[src/rtl/vdt_pkg.sv]
`default_nettype none
// ----------------------------------------------------------------------------
// Vector distance transform package
// Shared sizes, item types, codes, neighbour step tables and small helpers.
// ----------------------------------------------------------------------------
package vdt_pkg;

  // Grid and arithmetic sizes.
  localparam int MAX_DIM     = 16;
  localparam int OFFSET_BITS = 16;
  localparam int STORE_SIZE  = MAX_DIM * MAX_DIM * MAX_DIM;
  localparam int IDX_W       = $clog2(STORE_SIZE);
  localparam int CRD_W       = $clog2(MAX_DIM);
  localparam int DIM_W       = $clog2(MAX_DIM + 1);
  localparam int SXY_W       = $clog2(MAX_DIM * MAX_DIM + 1);
  localparam int ENTRY_W     = 3 * OFFSET_BITS;
  localparam int LEN_W       = 2 * OFFSET_BITS + 2;
  localparam int RAD_W       = LEN_W + 16;
  localparam int ROOT_W      = RAD_W / 2;
  localparam int NUM_W       = ROOT_W + 7;
  localparam int FAR_W       = 14;
  localparam int DEN_W       = FAR_W + 1;
  localparam int CFG_W       = 14;
  localparam int OFF_MAX     = 2 ** (OFFSET_BITS - 1) - 1;
  localparam int OFF_MIN     = -OFF_MAX - 1;

  // Item codes.
  typedef enum logic [1:0] {
    ACT_LOAD = 2'd0,
    ACT_RUN  = 2'd1,
    ACT_READ = 2'd2,
    ACT_NONE = 2'd3
  } action_t;

  typedef enum logic [1:0] {
    KIND_LOAD = 2'd0,
    KIND_RUN  = 2'd1,
    KIND_READ = 2'd2
  } kind_t;

  typedef enum logic [1:0] {
    CFG_WIDTH  = 2'd0,
    CFG_HEIGHT = 2'd1,
    CFG_DEPTH  = 2'd2,
    CFG_FAR    = 2'd3
  } cfg_idx_t;

  typedef struct packed {
    action_t            action;
    logic [11:0]        address;
    logic signed [15:0] sample;
  } in_item_t;

  typedef struct packed {
    kind_t              kind;
    logic signed [15:0] signed_dist;
    logic [14:0]        abs_dist;
  } out_item_t;

  // Sequencer states.
  typedef enum logic [3:0] {
    ST_IDLE,
    ST_V_ISS,
    ST_V_CAP,
    ST_V_LEN,
    ST_N_ISS,
    ST_N_CAP,
    ST_N_LEN,
    ST_V_WR,
    ST_R_CAP,
    ST_R_LEN_A,
    ST_R_SQRT_A,
    ST_R_LEN_B,
    ST_R_SQRT_B,
    ST_R_DIV,
    ST_FIN
  } st_t;

  // One neighbour step.
  typedef struct packed {
    logic signed [1:0] dx;
    logic signed [1:0] dy;
    logic signed [1:0] dz;
  } delta_t;

  localparam delta_t D_XM = '{dx: -2'sd1, dy: 2'sd0, dz: 2'sd0};
  localparam delta_t D_XP = '{dx: 2'sd1, dy: 2'sd0, dz: 2'sd0};
  localparam delta_t D_YM = '{dx: 2'sd0, dy: -2'sd1, dz: 2'sd0};
  localparam delta_t D_YP = '{dx: 2'sd0, dy: 2'sd1, dz: 2'sd0};
  localparam delta_t D_ZM = '{dx: 2'sd0, dy: 2'sd0, dz: -2'sd1};
  localparam delta_t D_ZP = '{dx: 2'sd0, dy: 2'sd0, dz: 2'sd1};

  // Neighbour step i of row mask m in the forward or backward sweep.
  function automatic delta_t nb_delta(input logic bwd, input logic [1:0] m,
                                      input logic [1:0] i);
    delta_t d;
    d = D_XM;
    case ({bwd, m, i})
      5'b0_00_00: d = D_XM;
      5'b0_00_01: d = D_ZM;
      5'b0_00_10: d = D_YM;
      5'b0_01_00: d = D_YM;
      5'b0_01_01: d = D_XP;
      5'b0_10_00: d = D_YP;
      5'b0_10_01: d = D_XP;
      5'b0_11_00: d = D_YP;
      5'b0_11_01: d = D_XM;
      5'b1_00_00: d = D_YP;
      5'b1_00_01: d = D_XP;
      5'b1_00_10: d = D_ZP;
      5'b1_01_00: d = D_YP;
      5'b1_01_01: d = D_XM;
      5'b1_10_00: d = D_XM;
      5'b1_10_01: d = D_YM;
      5'b1_11_00: d = D_YM;
      5'b1_11_01: d = D_XP;
      default:    d = D_XM;
    endcase
    return d;
  endfunction

  // The first row mask tries three neighbours, the others two.
  function automatic logic [1:0] nb_count(input logic [1:0] m);
    return (m == 2'd0) ? 2'd3 : 2'd2;
  endfunction

  // Saturate a widened offset component to the offset range.
  function automatic logic signed [OFFSET_BITS-1:0] sat_off(
      input logic signed [OFFSET_BITS:0] v);
    logic signed [OFFSET_BITS-1:0] r;
    if (v > (OFFSET_BITS + 1)'(OFF_MAX)) r = OFFSET_BITS'(OFF_MAX);
    else if (v < (OFFSET_BITS + 1)'(OFF_MIN)) r = OFFSET_BITS'(OFF_MIN);
    else r = OFFSET_BITS'(v);
    return r;
  endfunction

  // Dimension register to dimension in use: zero acts as one.
  function automatic logic [DIM_W-1:0] clamp_dim(input logic [4:0] v);
    logic [DIM_W-1:0] r;
    if (v == 5'd0) r = DIM_W'(1);
    else if (int'(v) > MAX_DIM) r = DIM_W'(MAX_DIM);
    else r = DIM_W'(v);
    return r;
  endfunction

endpackage
`default_nettype wire

[src/rtl/vdt_div.sv]
`default_nettype none
// ----------------------------------------------------------------------------
// Iterative unsigned divider
// Restoring division, one quotient bit per cycle.
// ----------------------------------------------------------------------------
module vdt_div
  import vdt_pkg::*;
(
  input  wire logic             clk,
  input  wire logic             rst_n,
  input  wire logic             start,
  input  wire logic [NUM_W-1:0] num,
  input  wire logic [DEN_W-1:0] den,
  output logic                  done,
  output logic      [NUM_W-1:0] quo
);

  localparam int CNT_W = $clog2(NUM_W + 1);

  logic             busy_r;
  logic             done_r;
  logic [CNT_W-1:0] cnt_r;
  logic [NUM_W-1:0] quo_r;
  logic [DEN_W-1:0] den_r;
  logic [DEN_W-1:0] rem_r;
  logic [DEN_W:0]   rem_sh;
  logic             ge;

  // Shift in the next numerator bit and compare with the divisor.
  always_comb begin
    rem_sh = {rem_r, quo_r[NUM_W-1]};
    ge     = (rem_sh >= {1'b0, den_r});
  end

  // Step counter and completion pulse.
  always_ff @(posedge clk) begin
    if (!rst_n) begin
      busy_r <= 1'b0;
      done_r <= 1'b0;
      cnt_r  <= '0;
    end else begin
      done_r <= 1'b0;
      if (start) begin
        busy_r <= 1'b1;
        cnt_r  <= '0;
      end else if (busy_r) begin
        if (cnt_r == CNT_W'(NUM_W - 1)) begin
          busy_r <= 1'b0;
          done_r <= 1'b1;
        end else begin
          cnt_r <= cnt_r + CNT_W'(1);
        end
      end
    end
  end

  // Datapath registers: the quotient shifts in where the numerator leaves.
  always_ff @(posedge clk) begin
    if (start) begin
      quo_r <= num;
      den_r <= den;
      rem_r <= '0;
    end else if (busy_r) begin
      if (ge) begin
        rem_r <= DEN_W'(rem_sh - {1'b0, den_r});
        quo_r <= {quo_r[NUM_W-2:0], 1'b1};
      end else begin
        rem_r <= rem_sh[DEN_W-1:0];
        quo_r <= {quo_r[NUM_W-2:0], 1'b0};
      end
    end
  end

  assign done = done_r;
  assign quo  = quo_r;

endmodule
`default_nettype wire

Exercise: So that nothing is lost, return the listing exactly and completely.

Answer box:
[src/rtl/vdt_pkg.sv]
`default_nettype none
// ----------------------------------------------------------------------------
// Vector distance transform package
// Shared sizes, item types, codes, neighbour step tables and small helpers.
// ----------------------------------------------------------------------------
package vdt_pkg;

  // Grid and arithmetic sizes.
  localparam int MAX_DIM     = 16;
  localparam int OFFSET_BITS = 16;
  localparam int STORE_SIZE  = MAX_DIM * MAX_DIM * MAX_DIM;
  localparam int IDX_W       = $clog2(STORE_SIZE);
  localparam int CRD_W       = $clog2(MAX_DIM);
  localparam int DIM_W       = $clog2(MAX_DIM + 1);
  localparam int SXY_W       = $clog2(MAX_DIM * MAX_DIM + 1);
  localparam int ENTRY_W     = 3 * OFFSET_BITS;
  localparam int LEN_W       = 2 * OFFSET_BITS + 2;
  localparam int RAD_W       = LEN_W + 16;
  localparam int ROOT_W      = RAD_W / 2;
  localparam int NUM_W       = ROOT_W + 7;
  localparam int FAR_W       = 14;
  localparam int DEN_W       = FAR_W + 1;
  localparam int CFG_W       = 14;
  localparam int OFF_MAX     = 2 ** (OFFSET_BITS - 1) - 1;
  localparam int OFF_MIN     = -OFF_MAX - 1;

  // Item codes.
  typedef enum logic [1:0] {
    ACT_LOAD = 2'd0,
    ACT_RUN  = 2'd1,
    ACT_READ = 2'd2,
    ACT_NONE = 2'd3
  } action_t;

  typedef enum logic [1:0] {
    KIND_LOAD = 2'd0,
    KIND_RUN  = 2'd1,
    KIND_READ = 2'd2
  } kind_t;

  typedef enum logic [1:0] {
    CFG_WIDTH  = 2'd0,
    CFG_HEIGHT = 2'd1,
    CFG_DEPTH  = 2'd2,
    CFG_FAR    = 2'd3
  } cfg_idx_t;

  typedef struct packed {
    action_t            action;
    logic [11:0]        address;
    logic signed [15:0] sample;
  } in_item_t;

  typedef struct packed {
    kind_t              kind;
    logic signed [15:0] signed_dist;
    logic [14:0]        abs_dist;
  } out_item_t;

  // Sequencer states.
  typedef enum logic [3:0] {
    ST_IDLE,
    ST_V_ISS,
    ST_V_CAP,
    ST_V_LEN,
    ST_N_ISS,
    ST_N_CAP,
    ST_N_LEN,
    ST_V_WR,
    ST_R_CAP,
    ST_R_LEN_A,
    ST_R_SQRT_A,
    ST_R_LEN_B,
    ST_R_SQRT_B,
    ST_R_DIV,
    ST_FIN
  } st_t;

  // One neighbour step.
  typedef struct packed {
    logic signed [1:0] dx;
    logic signed [1:0] dy;
    logic signed [1:0] dz;
  } delta_t;

  localparam delta_t D_XM = '{dx: -2'sd1, dy: 2'sd0, dz: 2'sd0};
  localparam delta_t D_XP = '{dx: 2'sd1, dy: 2'sd0, dz: 2'sd0};
  localparam delta_t D_YM = '{dx: 2'sd0, dy: -2'sd1, dz: 2'sd0};
  localparam delta_t D_YP = '{dx: 2'sd0, dy: 2'sd1, dz: 2'sd0};
  localparam delta_t D_ZM = '{dx: 2'sd0, dy: 2'sd0, dz: -2'sd1};
  localparam delta_t D_ZP = '{dx: 2'sd0, dy: 2'sd0, dz: 2'sd1};

  // Neighbour step i of row mask m in the forward or backward sweep.
  function automatic delta_t nb_delta(input logic bwd, input logic [1:0] m,
                                      input logic [1:0] i);
    delta_t d;
    d = D_XM;
    case ({bwd, m, i})
      5'b0_00_00: d = D_XM;
      5'b0_00_01: d = D_ZM;
      5'b0_00_10: d = D_YM;
      5'b0_01_00: d = D_YM;
      5'b0_01_01: d = D_XP;
      5'b0_10_00: d = D_YP;
      5'b0_10_01: d = D_XP;
      5'b0_11_00: d = D_YP;
      5'b0_11_01: d = D_XM;
      5'b1_00_00: d = D_YP;
      5'b1_00_01: d = D_XP;
      5'b1_00_10: d = D_ZP;
      5'b1_01_00: d = D_YP;
      5'b1_01_01: d = D_XM;
      5'b1_10_00: d = D_XM;
      5'b1_10_01: d = D_YM;
      5'b1_11_00: d = D_YM;
      5'b1_11_01: d = D_XP;
      default:    d = D_XM;
    endcase
    return d;
  endfunction

  // The first row mask tries three neighbours, the others two.
  function automatic logic [1:0] nb_count(input logic [1:0] m);
    return (m == 2'd0) ? 2'd3 : 2'd2;
  endfunction

  // Saturate a widened offset component to the offset range.
  function automatic logic signed [OFFSET_BITS-1:0] sat_off(
      input logic signed [OFFSET_BITS:0] v);
    logic signed [OFFSET_BITS-1:0] r;
    if (v > (OFFSET_BITS + 1)'(OFF_MAX)) r = OFFSET_BITS'(OFF_MAX);
    else if (v < (OFFSET_BITS + 1)'(OFF_MIN)) r = OFFSET_BITS'(OFF_MIN);
    else r = OFFSET_BITS'(v);
    return r;
  endfunction

  // Dimension register to dimension in use: zero acts as one.
  function automatic logic [DIM_W-1:0] clamp_dim(input logic [4:0] v);
    logic [DIM_W-1:0] r;
    if (v == 5'd0) r = DIM_W'(1);
    else if (int'(v) > MAX_DIM) r = DIM_W'(MAX_DIM);
    else r = DIM_W'(v);
    return r;
  endfunction

endpackage
`default_nettype wire

[src/rtl/vdt_div.sv]
`default_nettype none
// ----------------------------------------------------------------------------
// Iterative unsigned divider
// Restoring division, one quotient bit per cycle.
// ----------------------------------------------------------------------------
module vdt_div
  import vdt_pkg::*;
(
  input  wire logic             clk,
  input  wire logic             rst_n,
  input  wire logic             start,
  input  wire logic [NUM_W-1:0] num,
  input  wire logic [DEN_W-1:0] den,
  output logic                  done,
  output logic      [NUM_W-1:0] quo
);

  localparam int CNT_W = $clog2(NUM_W + 1);

  logic             busy_r;
  logic             done_r;
  logic [CNT_W-1:0] cnt_r;
  logic [NUM_W-1:0] quo_r;
  logic [DEN_W-1:0] den_r;
  logic [DEN_W-1:0] rem_r;
  logic [DEN_W:0]   rem_sh;
  logic             ge;

  // Shift in the next numerator bit and compare with the divisor.
  always_comb begin
    rem_sh = {rem_r, quo_r[NUM_W-1]};
    ge     = (rem_sh >= {1'b0, den_r});
  end

  // Step counter and completion pulse.
  always_ff @(posedge clk) begin
    if (!rst_n) begin
      busy_r <= 1'b0;
      done_r <= 1'b0;
      cnt_r  <= '0;
    end else begin
      done_r <= 1'b0;
      if (start) begin
        busy_r <= 1'b1;
        cnt_r  <= '0;
      end else if (busy_r) begin
        if (cnt_r == CNT_W'(NUM_W - 1)) begin
          busy_r <= 1'b0;
          done_r <= 1'b1;
        end else begin
          cnt_r <= cnt_r + CNT_W'(1);
        end
      end
    end
  end

  // Datapath registers: the quotient shifts in where the numerator leaves.
  always_ff @(posedge clk) begin
    if (start) begin
      quo_r <= num;
      den_r <= den;
      rem_r <= '0;
    end else if (busy_r) begin
      if (ge) begin
        rem_r <= DEN_W'(rem_sh - {1'b0, den_r});
        quo_r <= {quo_r[NUM_W-2:0], 1'b1};
      end else begin
        rem_r <= rem_sh[DEN_W-1:0];
        quo_r <= {quo_r[NUM_W-2:0], 1'b0};
      end
    end
  end

  assign done = done_r;
  assign quo  = quo_r;

endmodule
`default_nettype wire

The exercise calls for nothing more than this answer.